I learn that Parry left Wales in 1959 at the age of 17 to study Art and Design in Leicester. In 1963, he began a Norfolk-based teaching career at the Great Yarmouth School of Art and Design. However, he admits he has never severed the umbilical cord of his Welsh upbringing and the land of his fathers: the three-peaked Llyn Peninsula.
Parry’s recent work relies less on observation and more on memory, myth and story-telling; it reflects a longing for his roots and a concern for the survival of Welsh culture. The Welsh language names eight three-hour intervals of a day. These eight words are found in many of his pictures. I wonder if the swooping black crow of time is, little-by-little, stealing away these words forever.
I am enjoying Parry’s beautiful stuff enormously. Here, his wonderful nearly-abstract-frightened-horse-nod-to-cubism is within neighing distance of the three Llyn Peninsula peaks.
The work that I really fall for has pride of place in Mandell’s. Twelve telephone-directory faces are painted in Parry’s signature dashed-cartoon style. Each man stares through me with intensity. Each seems like a good bloke. Is this a Welsh all- male choir? Welsh apostles? Twelve solid Welsh working men? A Welsh rugby team (minus the back row)? Whatever their purpose, these men are clearly united.
The ever-welcoming director of Mandell’s, Rachel Allen, deserves praise for this stylish exhibition. Each work has been beautifully framed and presented including a display of Parry’s exquisite sketchbooks and diaries.

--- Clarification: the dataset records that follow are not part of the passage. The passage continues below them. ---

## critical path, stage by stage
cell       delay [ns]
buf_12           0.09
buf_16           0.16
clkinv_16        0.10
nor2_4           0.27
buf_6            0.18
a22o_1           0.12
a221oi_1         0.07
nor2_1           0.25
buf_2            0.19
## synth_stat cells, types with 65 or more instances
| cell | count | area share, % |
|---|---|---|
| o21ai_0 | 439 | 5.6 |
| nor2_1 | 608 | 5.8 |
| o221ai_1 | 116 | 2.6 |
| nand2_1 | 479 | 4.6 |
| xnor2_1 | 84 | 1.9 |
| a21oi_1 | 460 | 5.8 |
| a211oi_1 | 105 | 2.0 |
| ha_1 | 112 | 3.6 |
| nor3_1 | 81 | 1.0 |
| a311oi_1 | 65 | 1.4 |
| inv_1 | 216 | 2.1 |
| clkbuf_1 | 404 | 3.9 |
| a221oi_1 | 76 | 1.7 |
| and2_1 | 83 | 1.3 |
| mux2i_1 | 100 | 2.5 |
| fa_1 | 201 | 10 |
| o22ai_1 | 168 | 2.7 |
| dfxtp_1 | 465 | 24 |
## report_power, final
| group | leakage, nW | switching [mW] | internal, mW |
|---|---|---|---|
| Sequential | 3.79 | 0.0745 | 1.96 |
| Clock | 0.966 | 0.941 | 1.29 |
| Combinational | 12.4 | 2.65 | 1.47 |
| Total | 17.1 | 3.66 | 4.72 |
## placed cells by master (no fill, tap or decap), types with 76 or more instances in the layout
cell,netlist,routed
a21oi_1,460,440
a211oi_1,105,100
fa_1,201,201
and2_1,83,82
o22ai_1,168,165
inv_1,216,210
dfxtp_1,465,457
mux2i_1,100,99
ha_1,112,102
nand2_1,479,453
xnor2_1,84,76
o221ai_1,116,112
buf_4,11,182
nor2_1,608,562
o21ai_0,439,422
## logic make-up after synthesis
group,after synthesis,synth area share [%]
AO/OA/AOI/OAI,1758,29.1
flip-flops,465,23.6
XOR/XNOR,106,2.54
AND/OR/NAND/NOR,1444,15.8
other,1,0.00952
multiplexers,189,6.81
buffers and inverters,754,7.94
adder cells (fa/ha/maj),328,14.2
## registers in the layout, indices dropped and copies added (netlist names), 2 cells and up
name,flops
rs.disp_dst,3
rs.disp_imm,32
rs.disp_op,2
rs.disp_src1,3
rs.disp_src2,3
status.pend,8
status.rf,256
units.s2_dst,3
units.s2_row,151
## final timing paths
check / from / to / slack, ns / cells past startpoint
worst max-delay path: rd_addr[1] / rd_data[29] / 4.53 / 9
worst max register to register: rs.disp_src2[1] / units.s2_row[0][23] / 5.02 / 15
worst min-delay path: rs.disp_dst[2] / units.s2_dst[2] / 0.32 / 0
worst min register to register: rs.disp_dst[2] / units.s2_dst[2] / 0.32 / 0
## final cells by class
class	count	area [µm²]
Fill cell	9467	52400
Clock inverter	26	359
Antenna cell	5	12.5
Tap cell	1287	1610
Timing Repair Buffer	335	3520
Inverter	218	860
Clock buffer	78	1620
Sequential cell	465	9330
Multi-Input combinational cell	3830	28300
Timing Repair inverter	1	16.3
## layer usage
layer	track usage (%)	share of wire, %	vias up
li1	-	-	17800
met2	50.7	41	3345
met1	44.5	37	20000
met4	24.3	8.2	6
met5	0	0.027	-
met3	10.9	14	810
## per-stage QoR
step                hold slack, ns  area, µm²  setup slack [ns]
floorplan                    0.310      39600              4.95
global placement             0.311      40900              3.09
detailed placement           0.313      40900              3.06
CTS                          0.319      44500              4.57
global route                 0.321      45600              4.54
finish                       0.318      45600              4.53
What follows belongs to an exercise in optimizing a design on an open flow for a short achievable clock period and few clock cycles; a production flow would make more cautious choices. Function was checked by simulation only, so behaviour that the tests miss may differ from the original. Power and IR drop assume default switching activity.

// avr_top
module avr_top (
	input wire logic clk,
	input wire logic reset,
	input wire logic [15:0] cdata,
	input wire logic [7:0] data_read,
	output logic [15:0] pc,
	output logic [15:0] dmem_addr,
	output logic dmem_wen,
	output logic dmem_ren,
	output logic [7:0] dmem_wdata
);
Settings: LEC_CHECK=0, ABC_CLOCK_PERIOD_IN_PS=2500, CAP_MARGIN=30, CORE_MARGIN=2, CORE_UTILIZATION=40, SETUP_SLACK_MARGIN=5, SLEW_MARGIN=20, SYNTH_HIERARCHICAL=1; clock period 10.0 ns.
standard.sh (not shown) runs the stock make flow with config.mk's settings and CLKGATE_MAP_FILE= SYNTH_SCRIPT=/design/flow/synth_recipe.tcl, a recipe that flattens the netlist after the stock synthesis.
==> flow/flow/run.sh <==
#!/bin/bash
# Standard synthesis and layout; only the setup repair target is raised, so
# repair_timing keeps working on the paths after they meet the clock.
set -euo pipefail
bash standard.sh synth > synth.log 2>&1
bash standard.sh SETUP_SLACK_MARGIN=6.5 finish > layout.log 2>&1
Testbench counts at the start, summed over its fixed seeds: cycles 141,110.
Next try:
--- a/flow/design.v
+++ b/flow/design.v
@@ -166,42 +166,38 @@
 	input wire logic [15:0] w,
 	input wire logic [15:0] fa1,
 	input wire logic [15:12] frp,
 	input wire logic [15:12] frm,
 	input wire logic [15:7] fbp,
 	input wire logic [15:7] fbm,
 	output logic [15:0] target,
 	output logic [15:0] t_rj
 );
 	logic [12:0] lo_rj;
 	logic [7:0] lo_br;
 	logic [15:0] t_br;
-	logic [7:0] lo_rs;
-	logic [15:0] t_rs;
 	always_comb begin
 		lo_rj = {1'b0, fa1[11:0]} + {1'b0, w[11:0]};
 		case ({lo_rj[12], w[11]})
 		2'b01: t_rj = {frm, lo_rj[11:0]};
 		2'b10: t_rj = {frp, lo_rj[11:0]};
 		default: t_rj = {fa1[15:12], lo_rj[11:0]};
 		endcase
 		lo_br = {1'b0, fa1[6:0]} + {1'b0, w[9:3]};
 		case ({lo_br[7], w[9]})
 		2'b01: t_br = {fbm, lo_br[6:0]};
 		2'b10: t_br = {fbp, lo_br[6:0]};
 		default: t_br = {fa1[15:7], lo_br[6:0]};
 		endcase
-		lo_rs = {1'b0, fa1[6:0]} + {1'b0, w[6:0]};
-		t_rs = {lo_rs[7] ? fbp : fa1[15:7], lo_rs[6:0]};
-		target = (w[15:12] == 4'b1100) ? t_rs : t_br;
+		target = t_br;
 	end
 endmodule
 module avr_sequencer (
 	input wire logic [7:0] sreg_c,
 	input wire logic [7:0] bsel1,
 	input wire logic [7:0] bsel0,
 	output logic cond,
 	input wire logic tk1,
 	input wire logic tk0,
 	input wire logic [15:0] target,
 	input wire logic [15:0] pc_c1,
 	input wire logic [15:0] pc_c0,
@@ -293,26 +289,26 @@
 );
 	localparam logic [2:0] R_ADD = 3'd0;
 	localparam logic [2:0] R_AND = 3'd1;
 	localparam logic [2:0] R_OR = 3'd2;
 	localparam logic [2:0] R_EOR = 3'd3;
 	localparam logic [2:0] R_PASS = 3'd4;
 	localparam logic [2:0] R_SWAP = 3'd5;
 	localparam logic [2:0] R_SHR = 3'd6;
 	localparam logic [1:0] F_NONE = 2'd0;
 	localparam logic [1:0] F_ARITH = 2'd1;
 	localparam logic [1:0] F_LOGIC = 2'd2;
 	localparam logic [1:0] F_SHIFT = 2'd3;
-	localparam int BT_N = 8;
-	localparam int BT_W = 3;
+	localparam int BT_N = 4;
+	localparam int BT_W = 2;
 	function automatic logic [16:0] padd(input logic [15:0] a, input logic [15:0] b, input logic ci);
 		logic [15:0] g;
 		logic [15:0] p;
 		logic [15:0] gg;
 		logic [15:0] pp;
 		logic [15:0] c;
 		g = a & b;
 		p = a ^ b;
 		gg = g;
 		gg[0] = g[0] | (p[0] & ci);
 		pp = p;
 		for (int d = 1; d < 16; d = d * 2) begin
@@ -583,26 +579,24 @@
 	logic [15:0] rj_tgt_q;
 	logic rj_pend_q;
 	avr_target u_target (
 		.w(w),
 		.fa1(fa1_q),
 		.frp(frp_q),
 		.frm(frm_q),
 		.fbp(fbp_q),
 		.fbm(fbm_q),
 		.target(target),
 		.t_rj(t_rj)
 	);
-	logic rj_short;
-	assign rj_short = (w[11:7] == 5'd0);
 	logic [BT_N-1:0] bt_v_q;
 	logic [15:0] bt_tag_q [BT_N];
 	logic [15:0] bt_tgt_q [BT_N];
 	logic [1:0] bt_ctr_q [BT_N];
 	logic [BT_W-1:0] bt_rr_q;
 	logic bt_hit;
 	logic [BT_W-1:0] bt_idx;
 	logic [15:0] bt_tgt;
 	logic bu_br_q;
 	logic bu_bad_q;
 	logic bu_tk_q;
 	logic bu_pred_q;
@@ -669,26 +663,26 @@
 			fv_c1 = pred_q;
 			tk0 = 1'b0;
 			pc_c0 = pred_q ? fa1_q : nxt_n;
 			fv_c0 = ~pred_q;
 		end else if (dfr) begin
 			tk1 = 1'b0;
 			tk0 = 1'b0;
 			pc_c1 = nxt_n;
 			pc_c0 = nxt_n;
 			fv_c1 = 1'b1;
 			fv_c0 = 1'b1;
 		end else begin
-			tk1 = redir_e & rj_w;
-			tk0 = tk1;
+			tk1 = 1'b0;
+			tk0 = 1'b0;
 			pc_c1 = redir_e ? fa1_q : nxt_n;
 			pc_c0 = pc_c1;
 			fv_c1 = ~redir_e;
 			fv_c0 = fv_c1;
 		end
 		taken = rj_w | (br_w & cond);
 	end
 	avr_sequencer u_nextpc (
 		.sreg_c(sreg_c),
 		.bsel1(bsel1),
 		.bsel0(bsel0),
 		.cond(cond),
@@ -750,25 +744,25 @@
 			bu_bad_q <= 1'b0;
 			wl_q <= 1'b0;
 		end else begin
 			wl_q <= e_wr & e_late;
 			sreg_q <= sreg_n;
 			ld2_v_q <= ld1_v_q;
 			ld2_reg_q <= ld1_reg_q;
 			ld1_v_q <= 1'b0;
 			dw_q <= 1'b0;
 			dr_q <= 1'b0;
 			pred_q <= bt_hit;
 			def_q <= dfr;
-			rj_pend_q <= redir_e & rj_w & ~rj_short;
+			rj_pend_q <= redir_e & rj_w;
 			bu_br_q <= def_q | (d_go & (i_br | i_rjmp) & ~dfr);
 			bu_bad_q <= ~def_q & fv_q & pred_q & ~mis & ~(d_go & (i_br | i_rjmp));
 			if (bu_br_q) begin
 				if (bu_tk_q) begin
 					if (bu_pred_q) begin
 						if (bt_ctr_q[bu_idx_q] != 2'd3) bt_ctr_q[bu_idx_q] <= bt_ctr_q[bu_idx_q] + 2'd1;
 					end else begin
 						bt_v_q[bt_rr_q] <= 1'b1;
 						bt_tag_q[bt_rr_q] <= bu_tag_q;
 						bt_tgt_q[bt_rr_q] <= bu_rj_q ? rj_tgt_q : bu_tgt_q;
 						bt_ctr_q[bt_rr_q] <= 2'd3;
 						bt_rr_q <= bt_rr_q + 1'b1;
The changed run ran to the end with no violations. Power is about the same. Maximum frequency rises by 8.1%. Synthesized area fell by 9.0%. Critical path depth came out lower by 4. Utilization climbs by 1.1 points. Global-route usage goes up by 5.1 points. Final cell count decreases by 4.7%. Wire length rose by 3.3%. Synthesized cell count came out lower by 3.8%. Flip-flop and latch count is lower by 144. Via count went down by 0.99%.
Testbench counts after the change, summed over its fixed seeds: cycles 142,365.

-- re-timing with driven ports --
Ports are ideal in the flow. The routed layouts listed here were re-timed in OpenROAD.
Step 1 (the two cells are an assumption about what drives the block):
set clk [get_ports {clk}]
set_driving_cell -lib_cell sky130_fd_sc_hd__clkbuf_16 $clk
set_driving_cell -lib_cell sky130_fd_sc_hd__buf_2 [delete_from_list [all_inputs] $clk]
Step 2 adds t to the input delays and takes it off the output delays; t is the mean of the earliest and latest rising clock arrival at the registers after step 1. Input paths then give back, and output paths get back, about the clock's delay inside the block.
a / b / c = ideal / step 1 / step 2; a / b = the first two.
| run | shift t [ns] | slack for setup (ns) | worst hold slack (ns) | latest minus earliest clock arrival (ns) |
|---|---|---|---|---|
| the first run | 0.809 | 5.595 / 5.629 / 4.820 | 0.318 / 0.318 / 0.318 | 0.085 / 0.085 |
| the second run | 0.756 | 5.925 / 5.905 / 5.149 | 0.345 / 0.345 / 0.345 | 0.073 / 0.072 |
After both steps setup and hold are still met in every run listed. For the second run, which loses most, drivers alone change the setup slack by -0.020 ns; drivers and shift together by -0.776 ns.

Unfortunately, I don’t get to meet Emrys Parry himself. The most telling part of his bio reads “I am interested in the imprint of man on his environment and how past thoughts and actions of individuals are recorded and transmitted by the objects they leave behind. I believe that things created with love have a memory and warmth which is accessible to those who seek it for all time.” Evidently, he also is a good bloke. But I know that anyway; he taught my brother, Garth, how to draw!